--- pipeline_tag: image-text-to-text license: other license_name: minimax-community license_link: LICENSE library_name: transformers tags: - multimodal - moe - agent - coding - video --- # Model Overview - **Model Architecture:** MiniMaxM3SparseForConditionalGeneration - **Input:** Text, Image - **Output:** Text - **Supported Hardware Microarchitecture:** AMD MI350/MI355 - **ROCm**: 7.1.1 - **PyTorch**: 2.10.0 - **Transformers**: 5.2.0 - **Operating System(s):** Linux - **Inference Engine:** [vLLM](https://docs.vllm.ai/en/latest/) - **Model Optimizer:** [AMD-Quark](https://quark.docs.amd.com/latest/index.html) - **Weight quantization:** OCP MXFP4, Static - **Activation quantization:** OCP MXFP4, Dynamic # Model Quantization The model was quantized from [MiniMaxAI/MiniMax-M3](https://huggingface.co/MiniMaxAI/MiniMax-M3) using [AMD-Quark](https://quark.docs.amd.com/latest/index.html).
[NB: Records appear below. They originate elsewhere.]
<file path="config.mk">
export PLATFORM = sky130hd
export DESIGN_NAME = memshare_c2v_wb_serializer
export DESIGN_NICKNAME = d
export VERILOG_FILES = /design/src/rtl/memshare_c2v_wb_serializer.sv
export SDC_FILE = /design/constraint.sdc
export NUM_CORES = 1
export LEC_CHECK = 0
export ABC_AREA = 1
export CAP_MARGIN = 20
export CORE_MARGIN = 5
export CORE_UTILIZATION = 55
export CTS_CLUSTER_DIAMETER = 50
export DETAILED_ROUTE_END_ITERATION = 12
export GPL_TIMING_DRIVEN = 0
export PLACE_DENSITY = 0.87
export SYNTH_ARGS = -nofsm -noshare
export SYNTH_HDL_FRONTEND = slang
export SYNTH_SLANG_ARGS = --single-unit
</file>
<file path="constraint.sdc">
create_clock -name sys_clk -period 3.73 [get_ports sys_clk]
set_input_delay 0.5595 -clock sys_clk [delete_from_list [all_inputs] [get_ports sys_clk]]
set_output_delay 0.5595 -clock sys_clk [all_outputs]
set_load 0.01 [all_outputs]
</file>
The weights are quantized to MXFP4 and activations are quantized to MXFP4. **Quantization scripts:** ``` cd Quark/examples/torch/language_modeling/llm_ptq/ exclude_layers="*lm_head *vision_tower* *multi_modal_projector* *patch_merge_mlp* *block_sparse_moe.gate *self_attn* *mlp.gate_proj *mlp.up_proj *mlp.down_proj" CUDA_VISIBLE_DEVICES=0 python3 quantize_quark.py \ --model_dir MiniMaxAI/MiniMax-M3 \ --quant_scheme mxfp4 \ --exclude_layers $exclude_layers \ --output_dir /mnt/amd/MiniMax-M3-MXFP4 \ --file2file_quantization ``` For further details or issues, please refer to the AMD-Quark documentation or contact the respective developers. # Evaluation The model was evaluated on gsm8k benchmarks using the vllm framework. ### Accuracy
Benchmark MiniMaxAI/MiniMax-M3 amd/MiniMax-M3-MXFP4(this model) Recovery
gsm8k (flexible-extract) 95.30 94.19 98.84%
### Reproduction The GSM8K results were obtained using the lm-eval framework, based on the Docker image `rocm/pytorch-private:vllm-hy-mm-06112026`. The vLLM shipped in that image was used as-is, with the patch from this PR ([#45794](https://github.com/vllm-project/vllm/pull/45794/changes)) applied on top. #### Launching server ``` vllm serve /mnt/amd/MiniMax-M3-MXFP4 \ --trust-remote-code \ --block-size 128 \ --tensor-parallel-size 8 \ --attention-backend TRITON_ATTN \ --mm-encoder-tp-mode data \ --mm-encoder-attn-backend ROCM_AITER_FA \ --tool-call-parser minimax_m3 \ --enable-auto-tool-choice \ --reasoning-parser minimax_m3 \ --moe-backend emulation ``` #### Evaluating model in a new terminal ``` lm_eval \ --model local-chat-completions \ --model_args "model=/mnt/amd/MiniMax-M3-MXFP4,base_url=http://127.0.0.1:8000/v1/chat/completions,num_concurrent=32,max_gen_toks=16384" \ --tasks gsm8k \ --num_fewshot 5 \ --batch_size 1 \ --apply_chat_template \ --fewshot_as_multiturn ```